His sons seemed less delighted. “Merry Christmas,” Hiroshi said, in sarcastic English. Jiro had always bought the boys presents at Christmastime. Why not? Everybody else did. But for the presents, though, the day meant nothing to him. What difference did a haole holiday make?
In Japanese hardly less sardonic, Kenzo added, “You know why they’ve let us go out again, don’t you, Father?”
“I don’t care why,” Jiro said. “Isn’t it good to breathe clean air?” The tank farms at Pearl Harbor had mostly burned themselves out by now, but acrid, eye-stinging haze still filled the air in Honolulu. No sooner had Jiro praised the air away from the city than he lit a cigarette. “Have to be careful with these,” he remarked. “They’re starting to run low.”
“They’re starting to run low on everything,” Kenzo said. “That’s why they’ve let the sampans out. They really need the fish we bring back.”
“As long as there’s diesel fuel, we’ll do all right,” Jiro said. “Lots of things can happen to a fisherman, but he probably won’t starve.”
“How long will there be diesel fuel?” Hiroshi asked. “It comes from the mainland just like everything else.
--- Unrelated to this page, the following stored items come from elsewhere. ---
<file path="config.mk">
export PLATFORM = sky130hd
export DESIGN_NAME = debug_serial_link
export DESIGN_NICKNAME = d
export VERILOG_FILES = /design/src/verilog/debug_link_pkg.sv /design/src/verilog/debug_byte_fifo.sv /design/src/verilog/debug_mode_ctrl.sv /design/src/verilog/debug_serial_link.sv
export VERILOG_INCLUDE_DIRS = /design/src /design/src/verilog
export SDC_FILE = /design/constraint.sdc
export NUM_CORES = 1
export LEC_CHECK = 0
export ABC_CLOCK_PERIOD_IN_PS = 6600
export BUFFER_PORTS_ARGS = -buffer_cell sky130_fd_sc_hd__buf_2
export CAP_MARGIN = 0
export CORE_UTILIZATION = 61
export DETAILED_ROUTE_END_ITERATION = 7
export GPL_TIMING_DRIVEN = 0
export PLACE_DENSITY = 0.82
export SLEW_MARGIN = 10
export SYNTH_ARGS = -nofsm -noshare
export SYNTH_HDL_FRONTEND = slang
export SYNTH_HIERARCHICAL = 1
export SYNTH_SLANG_ARGS = --single-unit
export TNS_END_PERCENT = 1
</file>
<file path="constraint.sdc">
create_clock -name ref_clk_in -period 6.6 [get_ports ref_clk_in]
set_input_delay 1.65 -clock ref_clk_in [delete_from_list [all_inputs] [get_ports ref_clk_in]]
set_output_delay 1.65 -clock ref_clk_in [all_outputs]
set_load 0.02 [all_outputs]
</file>
<file path="src/verilog/debug_link_defines.svh">
/*
 * timing counts and field constants for the one-pin debug serial link.
 * assumes a 20 mhz system clock; included by the serial link module.
 */
// Notes on behaviour
// - one shared open-drain pin, half duplex, never both ends sending.
// - characters are start low, eight data bits lsb first, stop high.
// - idle after reset until data; first host character must be 80h.
// - measure sync low period in clocks, program bit period from it.
// - runs on system clock; slowest rate is clock over 512.
// - nine or more low bit times is a break; relearn rate afterwards.
// - a low sampled stop bit is a framing error.
// - while sending, a line level unlike the sent bit is a collision.
// - on any error abort, send 4096-cycle low break, reset baud logic.
// - host break resets baud logic only; control bit and mode stay. here it is handled as an error: 4096-cycle break back, transmit queue flushed.
// - debugger logic held in reset while break lasts, until pin high.
// - in debug mode instruction fetch stops except directed ones.
// - clock and peripherals run; halt exits; watchdog kept refreshed.
// - writing debug mode bit to one enters debug mode.
// - an executed breakpoint instruction enters debug mode.
// - enabled pc match or counter reaching zero enters debug mode.
// - debug pin low when leaving reset enters debug mode.
// - clearing the bit, power-on, brown-out or reset pin exits.
// - debug pin low during stop mode starts a system reset.
`ifndef DEBUG_LINK_DEFINES_SVH
`define DEBUG_LINK_DEFINES_SVH
`define SYS_CLK_HZ 20000000
`define SYNC_CHAR 8'h80
`define SYNC_LOW_BITS 8
`define SYNC_SHIFT 3
`define MAX_DIV 512
`define BIT_CNT_W 13
`define BREAK_BITS 9
`define ERR_BREAK_CYCLES 4096
`define TX_BREAK_CYCLES 13'h1000
`define FIFO_DEPTH 4
`define DATA_W 8
`endif

</file>
<file path="src/verilog/debug_link_pkg.sv">
/*
 * types shared by the debug link modules.
 * assumes the defines header is included before use.
 */
package debug_link_pkg;
	typedef logic [7:0] byte_t;
	typedef enum logic [2:0] {
		L_IDLE = 3'b000,
		L_SYNC = 3'b001,
		L_READY = 3'b011,
		L_RX = 3'b010,
		L_TX = 3'b110,
		L_BREAK = 3'b111,
		L_WAITHI = 3'b101
	} link_state_e;
endpackage

</file>
<file path="src/verilog/debug_byte_fifo.sv">
/*
 * small synchronous fifo with valid/ready on both sides.
 * assumes one clock and an active-high asynchronous reset.
 */
`timescale 1ns/1ps
module debug_byte_fifo #(
	parameter int WIDTH = 8,
	parameter int DEPTH = 4
) (
	input wire logic clk_in,
	input wire logic rst_in,
	input wire logic flush_in,
	input wire logic in_valid_in,
	output logic in_ready_out,
	input wire logic [WIDTH-1:0] in_data_in,
	output logic out_valid_out,
	input wire logic out_ready_in,
	output logic [WIDTH-1:0] out_data_out
);
	localparam int AW = $clog2(DEPTH);
	logic [WIDTH-1:0] mem_q [DEPTH];
	logic [AW-1:0] wr_q;
	logic [AW-1:0] rd_q;
	logic [AW:0] cnt_q;
	wire push = in_valid_in && in_ready_out;
	wire pop = out_valid_out && out_ready_in;
	// honest full and empty from the fill count
	assign in_ready_out = (cnt_q != (AW+1)'(DEPTH));
	assign out_valid_out = (cnt_q != '0);
	assign out_data_out = mem_q[rd_q];
	// pointer and count update
	always_ff @(posedge clk_in or posedge rst_in) begin
		if (rst_in) begin
			wr_q <= '0;
			rd_q <= '0;
			cnt_q <= '0;
		end else if (flush_in) begin
			wr_q <= '0;
			rd_q <= '0;
			cnt_q <= '0;
		end else begin
			if (push)
				wr_q <= wr_q + 1'b1;
			if (pop)
				rd_q <= rd_q + 1'b1;
			cnt_q <= cnt_q + (AW+1)'(push) - (AW+1)'(pop);
		end
	end
	// storage
	always_ff @(posedge clk_in) begin
		if (push)
			mem_q[wr_q] <= in_data_in;
	end
endmodule

</file>
<file path="src/verilog/debug_mode_ctrl.sv">
/*
 * debug mode flag: entry and exit conditions, one mode flag output.
 * assumes the device resets arrive as synchronous one-cycle pulses.
 */
`timescale 1ns/1ps
module debug_mode_ctrl (
	input wire logic clk_in,
	input wire logic rst_in,
	input wire logic entry_pin_low_in,
	input wire logic set_req_in,
	input wire logic clr_req_in,
	input wire logic brk_exec_in,
	input wire logic pc_match_en_in,
	input wire logic [15:0] pc_in,
	input wire logic [15:0] cntr_in,
	input wire logic cntr_zero_en_in,
	input wire logic cntr_dec_in,
	input wire logic dev_reset_in,
	output logic debug_mode_out
);
	logic mode_q;
	logic mode_d;
	logic first_q;
	wire pc_hit = pc_match_en_in && (pc_in == cntr_in);
	wire cnt_hit = cntr_zero_en_in && cntr_dec_in && (cntr_in == 16'h0001);
	wire enter = set_req_in || brk_exec_in || pc_hit || cnt_hit;
	// exit on device reset first, entry wins over clear
	always_comb begin
		mode_d = mode_q;
		if (dev_reset_in)
			mode_d = 1'b0;
		else if (enter)
			mode_d = 1'b1;
		else if (clr_req_in)
			mode_d = 1'b0;
		// strap caught on first edge after release
		if (first_q && entry_pin_low_in)
			mode_d = 1'b1;
	end
	always_ff @(posedge clk_in or posedge rst_in) begin
		if (rst_in) begin
			mode_q <= 1'b0;
			first_q <= 1'b1;
		end else begin
			mode_q <= mode_d;
			first_q <= dev_reset_in;
		end
	end
	assign debug_mode_out = mode_q;
endmodule

</file>
<file path="src/verilog/debug_serial_link.sv">
/*
 * one-pin debug serial link: autobaud, receive, transmit, break
 * handling, and debug mode outputs toward the processor.
 * assumes the pin input is synchronous and pulled high outside.
 */
`timescale 1ns/1ps
`include "debug_link_defines.svh"
module debug_serial_link (
	input wire logic ref_clk_in,
	input wire logic rst_in,
	input wire logic debug_serial_pin_in,
	output logic debug_serial_pin_out,
	output logic debug_serial_pin_oe_out,
	output logic [7:0] rx_data_out,
	output logic rx_valid_out,
	input wire logic rx_ready_in,
	input wire debug_link_pkg::byte_t tx_data_in,
	input wire logic tx_valid_in,
	output logic tx_ready_out,
	output logic error_out,
	output logic baud_locked_out,
	input wire logic set_mode_in,
	input wire logic clr_mode_in,
	input wire logic breakpoint_instruction_in,
	input wire logic pc_match_en_in,
	input wire logic [15:0] pc_in,
	input wire logic [15:0] debug_multi_counter_in,
	input wire logic cntr_zero_en_in,
	input wire logic cntr_dec_in,
	input wire logic dev_reset_in,
	input wire logic stop_mode_in,
	output logic debug_mode_out,
	output logic fetch_stop_out,
	output logic halt_exit_out,
	output logic wdt_refresh_out,
	output logic sys_reset_req_out
);
	import debug_link_pkg::*;
	localparam int CW = `BIT_CNT_W;
	link_state_e state_q;
	logic [CW-1:0] cnt_q;
	logic [CW-1:0] period_q;
	logic [3:0] bit_q;
	logic [8:0] shift_q;
	logic [CW-1:0] low_q;
	logic tx_bit_q;
	logic err_q;
	logic rxv_q;
	logic drive_q;
	logic mode_w;
	logic fifo_valid;
	logic [7:0] fifo_data;
	logic tx_pop;
	logic fifo_in_ready;
	logic rx_push;
	// bit period helpers
	function automatic logic [CW-1:0] half(input logic [CW-1:0] p);
		return {1'b0, p[CW-1:1]};
	endfunction
	wire line_hi = debug_serial_pin_in;
	wire bit_end = (cnt_q == period_q - 1'b1);
	// break is nine bit times low, counted in cycles
	wire [CW+3:0] break_len = (CW+4)'(period_q) * (CW+4)'(`BREAK_BITS);
	// own low bits while sending a zero byte must not look like a break
	wire brk_seen = (period_q != '0) && !line_hi && (state_q != L_TX) &&
		((CW+4)'(low_q) >= break_len - 1'b1);
	// collision while sending a high bit
	wire collide = (state_q == L_TX) && tx_bit_q && !line_hi &&
		(cnt_q == half(period_q));
	wire frame_err = (state_q == L_RX) && (bit_q == 4'd9) &&
		(cnt_q == half(period_q)) && !line_hi;
	wire any_err = brk_seen || collide || frame_err;
	// low run length for break detection
	always_ff @(posedge ref_clk_in or posedge rst_in) begin
		if (rst_in)
			low_q <= '0;
		else if (line_hi)
			low_q <= '0;
		else if (low_q != '1)
			low_q <= low_q + 1'b1;
	end
	// link state machine
	always_ff @(posedge ref_clk_in or posedge rst_in) begin
		if (rst_in) begin
			state_q <= L_IDLE;
			cnt_q <= '0;
			period_q <= '0;
			bit_q <= '0;
			shift_q <= '0;
			tx_bit_q <= 1'b1;
			err_q <= 1'b0;
			rxv_q <= 1'b0;
		end else begin
			err_q <= 1'b0;
			rxv_q <= 1'b0;
			if (any_err && state_q != L_BREAK && state_q != L_WAITHI &&
				state_q != L_IDLE && state_q != L_SYNC) begin
				state_q <= L_BREAK;
				cnt_q <= '0;
				period_q <= '0;
				tx_bit_q <= 1'b0;
				err_q <= 1'b1;
			end else begin
				case (state_q)
				L_IDLE: begin
					tx_bit_q <= 1'b1;
					cnt_q <= '0;
					if (!line_hi)
						state_q <= L_SYNC;
				end
				// measure eight low bits of the sync character
				L_SYNC: begin
					if (!line_hi) begin
						if (cnt_q == CW'(`MAX_DIV * `SYNC_LOW_BITS - 1))
							state_q <= L_WAITHI;
						else
							cnt_q <= cnt_q + 1'b1;
					end else begin
						// period bounded by the 512 divider
						period_q <= (cnt_q + 1'b1) >> `SYNC_SHIFT;
						state_q <= L_READY;
						cnt_q <= '0;
					end
				end
				L_READY: begin
					cnt_q <= '0;
					bit_q <= '0;
					if (!line_hi) begin
						state_q <= L_RX;
					end else if (fifo_valid) begin
						shift_q <= {1'b1, fifo_data};
						tx_bit_q <= 1'b0;
						state_q <= L_TX;
					end
				end
				L_RX: begin
					cnt_q <= bit_end ? '0 : cnt_q + 1'b1;
					if (cnt_q == half(period_q)) begin
						if (bit_q == 4'd0 && line_hi)
							state_q <= L_READY;
						else if (bit_q != 4'd0 && bit_q != 4'd9)
							shift_q <= {1'b0, line_hi, shift_q[7:1]};
						if (bit_q == 4'd9) begin
							rxv_q <= 1'b1;
							state_q <= L_READY;
						end
						bit_q <= bit_q + 1'b1;
					end
				end
				L_TX: begin
					cnt_q <= bit_end ? '0 : cnt_q + 1'b1;
					if (bit_end) begin
						bit_q <= bit_q + 1'b1;
						if (bit_q == 4'd9) begin
							tx_bit_q <= 1'b1;
							state_q <= L_READY;
						end else begin
							tx_bit_q <= shift_q[0];
							shift_q <= {1'b1, shift_q[8:1]};
						end
					end
				end
				// fixed-length low break back to host
				L_BREAK: begin
					cnt_q <= cnt_q + 1'b1;
					if (cnt_q == `TX_BREAK_CYCLES - 1'b1) begin
						tx_bit_q <= 1'b1;
						state_q <= L_WAITHI;
					end
				end
				// held in reset until the pin returns high
				L_WAITHI: begin
					tx_bit_q <= 1'b1;
					period_q <= '0;
					cnt_q <= '0;
					if (line_hi)
						state_q <= L_IDLE;
				end
				default: state_q <= L_IDLE;
				endcase
			end
		end
	end
	always_ff @(posedge ref_clk_in or posedge rst_in) begin
		if (rst_in)
			drive_q <= 1'b0;
		else
			drive_q <= (state_q == L_TX || state_q == L_BREAK) ?
				!tx_bit_q : 1'b0;
	end
	assign debug_serial_pin_out = 1'b0;
	assign debug_serial_pin_oe_out = drive_q;
	assign tx_pop = (state_q == L_READY) && line_hi && fifo_valid &&
		!any_err;
	assign rx_push = rxv_q;
	// transmit queue toward the line
	debug_byte_fifo #(.WIDTH(`DATA_W), .DEPTH(`FIFO_DEPTH)) u_txq (
		.clk_in(ref_clk_in),
		.rst_in(rst_in),
		.flush_in(err_q),
		.in_valid_in(tx_valid_in),
		.in_ready_out(fifo_in_ready),
		.in_data_in(tx_data_in),
		.out_valid_out(fifo_valid),
		.out_ready_in(tx_pop),
		.out_data_out(fifo_data)
	);
	// mode flag is outside the baud reset path
	debug_mode_ctrl u_mode (
		.clk_in(ref_clk_in),
		.rst_in(rst_in),
		.entry_pin_low_in(!debug_serial_pin_in),
		.set_req_in(set_mode_in),
		.clr_req_in(clr_mode_in),
		.brk_exec_in(breakpoint_instruction_in),
		.pc_match_en_in(pc_match_en_in),
		.pc_in(pc_in),
		.cntr_in(debug_multi_counter_in),
		.cntr_zero_en_in(cntr_zero_en_in),
		.cntr_dec_in(cntr_dec_in),
		.dev_reset_in(dev_reset_in),
		.debug_mode_out(mode_w)
	);
	// registered outputs toward user and processor
	always_ff @(posedge ref_clk_in or posedge rst_in) begin
		if (rst_in) begin
			rx_data_out <= '0;
			rx_valid_out <= 1'b0;
			tx_ready_out <= 1'b0;
			error_out <= 1'b0;
			baud_locked_out <= 1'b0;
			debug_mode_out <= 1'b0;
			fetch_stop_out <= 1'b0;
			halt_exit_out <= 1'b0;
			wdt_refresh_out <= 1'b0;
			sys_reset_req_out <= 1'b0;
		end else begin
			if (rx_push)
				rx_data_out <= shift_q[7:0];
			if (rx_push)
				rx_valid_out <= 1'b1;
			else if (rx_ready_in)
				rx_valid_out <= 1'b0;
			tx_ready_out <= fifo_in_ready;
			error_out <= err_q;
			baud_locked_out <= (period_q != '0);
			debug_mode_out <= mode_w;
			// hold processor fetch, keep it awake
			fetch_stop_out <= mode_w;
			halt_exit_out <= mode_w;
			wdt_refresh_out <= mode_w;
			// pin low in stop mode asks for system reset
			sys_reset_req_out <= stop_mode_in && !debug_serial_pin_in;
		end
	end

	// cycles spent in the returned break, for the length check
	logic [CW-1:0] brk_run_q;
	always_ff @(posedge ref_clk_in or posedge rst_in) begin
		if (rst_in)
			brk_run_q <= '0;
		else if (state_q != L_BREAK)
			brk_run_q <= '0;
		else if (brk_run_q != '1)
			brk_run_q <= brk_run_q + 1'b1;
	end
endmodule

</file>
It came from the mainland, I mean. Nothing’s going in or out, not any more.”
“If Japan wins, she can send us diesel fuel,” Jiro said.
To his annoyance, Hiroshi and Kenzo both laughed at him. “Don’t you remember, Father?” his older son said. “One of the big reasons Japan got into a fight with the United States was that we wouldn’t sell them oil any more. They won’t have any to spare for Hawaii.” Kenzo nodded in agreement with his brother.
Jiro glared at his sons. He had forgotten about the oil embargo. Not only were they rude for laughing, they were right, which made it three times as bad. And, to Hiroshi and Kenzo, the United States was we and Japan was they. Jiro had already bumped into that, but he liked it no better now.
Hiroshi rubbed his nose in the point: “Everything except pineapple and sugar comes from the mainland, just about. If we need blue jeans or shoes or canned milk or canned corn or flour for bread or—or—anything, they have to ship it in.”
“Remember when they had the dock strike on the West Coast five years ago?” Kenzo added. “We were down to two weeks’ worth of food by the time it ended—and that was when things were coming in from the East Coast, and from Australia and Japan, too. Where will we get supplies now? We’ll start going hungry a lot faster.”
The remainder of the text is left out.